■ Exercise ■
Below are the records; copy exactly the stretch from the line containing "met1 | 613 | 21.7 | 45" through the line containing "13 | 48.8 |", both ends included, and nothing else.

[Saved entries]
┄┄┄┄┄┄

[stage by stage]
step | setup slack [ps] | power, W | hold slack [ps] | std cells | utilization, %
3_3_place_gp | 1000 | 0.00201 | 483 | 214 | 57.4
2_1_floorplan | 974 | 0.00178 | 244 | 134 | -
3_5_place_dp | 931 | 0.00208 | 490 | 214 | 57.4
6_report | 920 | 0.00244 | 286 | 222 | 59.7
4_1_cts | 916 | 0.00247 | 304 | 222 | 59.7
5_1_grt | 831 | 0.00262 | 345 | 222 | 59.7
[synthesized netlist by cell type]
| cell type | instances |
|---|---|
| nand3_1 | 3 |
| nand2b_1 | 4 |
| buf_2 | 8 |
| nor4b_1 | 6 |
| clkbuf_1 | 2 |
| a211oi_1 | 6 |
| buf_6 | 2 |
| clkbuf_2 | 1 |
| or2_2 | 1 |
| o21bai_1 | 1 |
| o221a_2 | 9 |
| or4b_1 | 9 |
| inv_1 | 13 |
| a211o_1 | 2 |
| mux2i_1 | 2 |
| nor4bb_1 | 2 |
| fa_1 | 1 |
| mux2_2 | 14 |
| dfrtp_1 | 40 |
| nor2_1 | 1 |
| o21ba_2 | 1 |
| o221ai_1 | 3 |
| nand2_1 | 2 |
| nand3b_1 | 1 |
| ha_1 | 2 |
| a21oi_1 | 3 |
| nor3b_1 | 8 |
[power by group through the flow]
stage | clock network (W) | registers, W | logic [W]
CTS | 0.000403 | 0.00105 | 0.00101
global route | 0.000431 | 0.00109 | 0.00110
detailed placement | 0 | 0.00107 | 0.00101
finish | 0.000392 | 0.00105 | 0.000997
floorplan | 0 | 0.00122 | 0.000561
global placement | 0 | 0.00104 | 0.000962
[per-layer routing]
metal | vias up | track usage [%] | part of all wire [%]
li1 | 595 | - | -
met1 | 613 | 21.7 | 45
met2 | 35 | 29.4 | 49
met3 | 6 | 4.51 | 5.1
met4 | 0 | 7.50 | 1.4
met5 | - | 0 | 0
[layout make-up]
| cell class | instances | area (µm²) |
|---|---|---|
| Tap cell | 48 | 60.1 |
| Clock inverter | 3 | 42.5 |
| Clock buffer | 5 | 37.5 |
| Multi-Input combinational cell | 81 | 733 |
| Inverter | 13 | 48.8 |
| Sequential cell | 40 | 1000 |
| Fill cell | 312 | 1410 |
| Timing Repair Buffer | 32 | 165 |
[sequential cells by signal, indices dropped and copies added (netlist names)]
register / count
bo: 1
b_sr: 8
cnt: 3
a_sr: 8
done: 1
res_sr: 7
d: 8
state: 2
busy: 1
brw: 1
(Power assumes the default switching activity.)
`config.mk`:
```
export PLATFORM = sky130hd
export DESIGN_NAME = div_unit_m1
export DESIGN_NICKNAME = d
export VERILOG_FILES = /design/src/rtl/div_unit_m1_pkg.sv /design/src/rtl/div_step_m1.sv /design/src/rtl/div_unit_m1.sv
export SDC_FILE = /design/constraint.sdc
export NUM_CORES = 1
export LEC_CHECK = 0
export CAP_MARGIN = 10
export CORE_UTILIZATION = 58
export CTS_CLUSTER_DIAMETER = 100
export DETAILED_ROUTE_END_ITERATION = 10
export PLACE_DENSITY = 0.81
export SLEW_MARGIN = 0
export SYNTH_ARGS = -nofsm -noshare
export SYNTH_HDL_FRONTEND = slang
export SYNTH_HIERARCHICAL = 1
export SYNTH_SLANG_ARGS = --single-unit
```
`constraint.sdc`:
```
create_clock -name clk -period 3.3 [get_ports clk]
set_input_delay 0.33 -clock clk [delete_from_list [all_inputs] [get_ports clk]]
set_output_delay 0.33 -clock clk [all_outputs]
set_load 0.01 [all_outputs]
```
`src/rtl/div_unit_m1_pkg.sv`:
```
// Shared types for the iterative divider: issue request struct, op and FSM encodings.
package div_unit_m1_pkg;

    localparam int DIV_W     = 16;
    localparam int DIV_STEPS = 16;

    typedef enum logic [1:0] {
        DIV  = 2'b00,
        DIVU = 2'b01,
        REM  = 2'b10,
        REMU = 2'b11
    } div_op_e;

    typedef enum logic [1:0] {
        IDLE  = 2'b00,
        CALC  = 2'b01,
        FIXUP = 2'b10,
        DONE  = 2'b11
    } div_state_e;

    typedef struct packed {
        logic             call;
        logic [1:0]       op;
        logic [3:0]       dest_addr;
        logic [DIV_W-1:0] data1;
        logic [DIV_W-1:0] data2;
    } seq_if_t;

    function automatic logic [DIV_W-1:0] neg_w(input logic [DIV_W-1:0] v);
        return ~v + {{(DIV_W-1){1'b0}}, 1'b1};
    endfunction

endpackage

```
`src/rtl/div_step_m1.sv`:
```
// One restoring division iteration: shift {rem, quo} left, trial-subtract the divisor.
module div_step_m1
    import div_unit_m1_pkg::*;
#(
    parameter int DATA_W = DIV_W
) (
    input  logic [2*DATA_W-1:0] rq_in,
    input  logic [DATA_W-1:0]   dvs,
    output logic [2*DATA_W-1:0] rq_out
);

    logic [DATA_W:0]   shifted;
    logic [DATA_W+1:0] diff;

    // Shifted partial remainder is one bit wider than the divisor so the trial never wraps.
    assign shifted = rq_in[2*DATA_W-1:DATA_W-1];
    assign diff    = {1'b0, shifted} - {2'b00, dvs};

    always_comb begin
        rq_out = {shifted[DATA_W-1:0], rq_in[DATA_W-2:0], 1'b0};
        if (!diff[DATA_W+1]) begin
            rq_out = {diff[DATA_W-1:0], rq_in[DATA_W-2:0], 1'b1};
        end
    end

endmodule

```
`src/rtl/div_unit_m1.sv`:
```
// Iterative radix-2 restoring divider on the DIV issue port, results returned via req/ack.
module div_unit_m1
    import div_unit_m1_pkg::*;
#(
    parameter int DATA_W    = 16,
    parameter bit EARLY_OUT = 1'b1
) (
    input  logic              clk,
    input  logic              rst,
    input  seq_if_t           div_in,
    output logic              div_busy,
    output logic              wb_req,
    output logic [3:0]        wb_addr,
    output logic [DATA_W-1:0] wb_data,
    input  logic              wb_ack
);

    div_state_e        state, state_next;
    logic [DATA_W-1:0] rem_q, quo_q, dvs_q;
    logic [3:0]        cnt_q;
    logic [3:0]        dest_q;
    logic              rem_sel_q, q_neg_q, r_neg_q, dvs_zero_q;

    div_op_e           in_op;
    logic              in_signed, in_zero, in_ovf, in_special, accept;
    logic [DATA_W-1:0] a_mag, b_mag, early_data, quo_res, rem_res;
    logic [2*DATA_W-1:0] rq_next;

    assign in_op      = div_op_e'(div_in.op);
    assign in_signed  = (in_op == DIV) || (in_op == REM);
    assign in_zero    = (div_in.data2 == '0);
    assign in_ovf     = in_signed && (div_in.data1 == 16'h8000) && (div_in.data2 == 16'hFFFF);
    assign in_special = in_zero || in_ovf;
    assign accept     = (state == IDLE) && div_in.call;
    assign a_mag      = (in_signed && div_in.data1[DATA_W-1]) ? neg_w(div_in.data1) : div_in.data1;
    assign b_mag      = (in_signed && div_in.data2[DATA_W-1]) ? neg_w(div_in.data2) : div_in.data2;

    always_comb begin
        early_data = in_zero ? 16'hFFFF : 16'h8000;
        if (in_op == REM || in_op == REMU) begin
            early_data = in_zero ? div_in.data1 : '0;
        end
    end

    // Divide-by-zero forces all-ones quotient regardless of operand signs.
    assign quo_res = dvs_zero_q ? 16'hFFFF : (q_neg_q ? neg_w(quo_q) : quo_q);
    assign rem_res = r_neg_q ? neg_w(rem_q) : rem_q;

    div_step_m1 #(.DATA_W(DATA_W)) u_step (
        .rq_in  ({rem_q, quo_q}),
        .dvs    (dvs_q),
        .rq_out (rq_next)
    );

    always_ff @(posedge clk) begin
        if (rst) state <= IDLE;
        else     state <= state_next;
    end

    always_comb begin
        state_next = state;
        case (state)
            IDLE:    if (div_in.call) state_next = (EARLY_OUT && in_special) ? DONE : CALC;
            CALC:    if (cnt_q == 4'd0) state_next = FIXUP;
            FIXUP:   state_next = DONE;
            DONE:    if (wb_ack) state_next = IDLE;
            default: state_next = IDLE;
        endcase
    end

    always_comb begin
        div_busy = (state != IDLE);
        wb_req   = (state == DONE);
    end

    always_ff @(posedge clk) begin
        if (rst) begin
            rem_q      <= '0;
            quo_q      <= '0;
            dvs_q      <= '0;
            cnt_q      <= '0;
            dest_q     <= '0;
            rem_sel_q  <= 1'b0;
            q_neg_q    <= 1'b0;
            r_neg_q    <= 1'b0;
            dvs_zero_q <= 1'b0;
            wb_addr    <= '0;
            wb_data    <= '0;
        end else begin
            case (state)
                IDLE: if (accept) begin
                    rem_q      <= '0;
                    quo_q      <= a_mag;
                    dvs_q      <= b_mag;
                    cnt_q      <= 4'(DIV_STEPS - 1);
                    dest_q     <= div_in.dest_addr;
                    rem_sel_q  <= div_in.op[1];
                    q_neg_q    <= in_signed && (div_in.data1[DATA_W-1] ^ div_in.data2[DATA_W-1]);
                    r_neg_q    <= in_signed && div_in.data1[DATA_W-1];
                    dvs_zero_q <= in_zero;
                    if (EARLY_OUT && in_special) begin
                        wb_data <= early_data;
                        wb_addr <= div_in.dest_addr;
                    end
                end
                CALC: begin
                    {rem_q, quo_q} <= rq_next;
                    cnt_q          <= cnt_q - 4'd1;
                end
                FIXUP: begin
                    wb_data <= rem_sel_q ? rem_res : quo_res;
                    wb_addr <= dest_q;
                end
                default: ;
            endcase
        end
    end

    a_no_call_busy : assert property (@(posedge clk) disable iff (rst)
        !(div_in.call && state != IDLE))
        else $error("div_unit_m1: DIV call issued while unit busy");

endmodule

```
==> results.txt, run 1 <==
- Result of the run: finished clean
- Final critical-path setup slack: 0.513 ns
- The worst hold path belongs to the class input pin to flip-flop.
* Number of different library cells in the post-synthesis netlist: 71
- H-tree depth reported by CTS: 3
- Largest vdd supply drop: 551 µV
- Worst slew margin relative to its limit: 43.0%
- In the final routed layout, each cell accounts on average for 18.1 µm.
- Slack of the worst reg-to-reg path: 0.51 ns
- Cell chain of the critical path: inv_1 -> ha_1 -> inv_1 -> fa_1 -> a211oi_1 -> o211ai_1 -> a31o_2 -> a21oi_1 -> xnor2_1 -> mux2_4 -> a22oi_1 -> nor2_1
- The number of global-route vias before repair was 5,843.
* CP Data Arrival Time: 3.02 ns
* ANT cells: 0
* Count of antenna-violating nets left after detailed routing: 0
* Most frequent cell on the critical path: inv_1
- After routing the design area is 6990 µm².
- The final number of hold-violating endpoints is 0.
- Resize count post-CTS: 0
* Biggest fanout along the worst timing path: 3
* GRT Resource Usage Total: 33.3%
* Slowest cell on the critical path: fa_1
- The final layout contains 908 nets.
* Proportion of register bits with asynchronous set or reset after synthesis: 0%
- Wire length of the first global-routing pass: 29.4 mm
- Setup CP Type: flip-flop to flip-flop
- At the worst endpoint, the required time is 3.53 ns.
- Final setup viols: 0
- Final Util: 67.7%
* Num Clock Sinks: 82
- For this design the static power due to leakage is 2.54 nW.
* Number of vias in the routed layout: 6,329
* Final clock skew: 0.00683 ns
- Initial antenna violation count: 0
* Max frequency: 0.359 GHz
* Wirelength, routed: 17.7 mm
- The region available for standard cell placement spans 10,300 µm².
- Post-CTS clock slew at the launch and capture registers of the worst setup and hold paths: 0.09 ns
- Summed negative setup slack over all endpoints: 0 ns
- Maximum number of pins on one net before global-route repair: 72
* Clock tree from TritonCTS: done
- Number of maximum-capacitance constraint violations: 0
* Post-Synthesis Net Count: 878
- In this design, the stage delay of the slowest critical-path cell is 0.42 ns.
- Flip-flop and latch count after synthesis: 82
- The most used flip-flop cell after synthesis is dfxtp_1.
- Number of max-slew violations in the final report: 0
- The die is 105 µm tall.
* Routability congestion estimate: 0.955
* Fin crit period: 2.79 ns
- Summed over all nets, the half-perimeter wirelength after detailed placement is 13.4 mm.
- Cell area after placement: 6780 µm²
- Non-filler instance count after layout: 979
* Actual slew at the worst max-slew pin: 0.855 ns
- Power comes to 5.11 mW.
- Setup repair after global routing left no endpoint under its margin.
- The synthesized design contains 0 enable-type register cells.
- The first TritonRoute pass finished after 5 iterations.
- Number of buffers inserted during clock tree synthesis: 9
- Synth-to-layout area growth: 13.4%
- After clock tree synthesis, the flow added hold-fix buffers numbering 0.
- The floorplan step defined a die boundary enclosing 11,000 µm².
- Once the floorplan was initialized, standard cells occupied 59.7% of the core.
* Vias/cell: 6.46
- The longest clock path from root to sink contains 2 buffers.
* I/O Buffers: 63
- The tree is rooted in a clkbuf_8.
- Hold timing on the final database bottoms out at a slack of 0.258 ns.
- Synthesis handed over a netlist of 809 instances.
- After detailed routing, the number of remaining DRC violations is 0.
* Number of buffers added for setup after CTS: 0
- Top area cells in the synthesized netlist: dfxtp_1 27%, xnor2_1 6.1%, nor2_1 5.4%, ha_1 5.3%, o21ai_0 4.3%
- Placement Rows: 37
* Placed instance count: 964
* Horizontal die dimension: 105 µm
- Clock latency on the worst-skew pair, taken at its later pin, is 0.36 ns.
- Pre-CTS setup slack: 0.349 ns
- Average size of a mapped cell: 7.62 µm²
- Total power per unit cell area: 731 nW/µm²
- Startpoint class of the critical path: flip-flop
- Fraction of layout cells with a size suffix above 1: 7.71%
- Of all cell types, the one taking the most synthesized area is dfxtp_1.
* Number of top-level design ports: 64
- Most used cells in the layout excluding fill and tap cells: 89 x nor2_1, 82 x dfxtp_1, 63 x nand2_1
* Iteration-0 DRC Markers: 599
- Overflow left after global routing: 0
- Category of the worst setup path capture point: flip-flop
- The share of the Yosys chip area taken by registers is 26.6%.
* Summed instance area of the synthesized netlist: 6170 µm²
- Period utilization: 84.5%
* Post-synth top area share: 26.6%
- During synthesis, Yosys emitted a total of 6 warnings.
* Most common library cell in the layout ignoring fill and taps: nor2_1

┄┄┄┄┄┄

■ Exercise response ■
met1 | 613 | 21.7 | 45
met2 | 35 | 29.4 | 49
met3 | 6 | 4.51 | 5.1
met4 | 0 | 7.50 | 1.4
met5 | - | 0 | 0
[layout make-up]
| cell class | instances | area (µm²) |
|---|---|---|
| Tap cell | 48 | 60.1 |
| Clock inverter | 3 | 42.5 |
| Clock buffer | 5 | 37.5 |
| Multi-Input combinational cell | 81 | 733 |
| Inverter | 13 | 48.8 |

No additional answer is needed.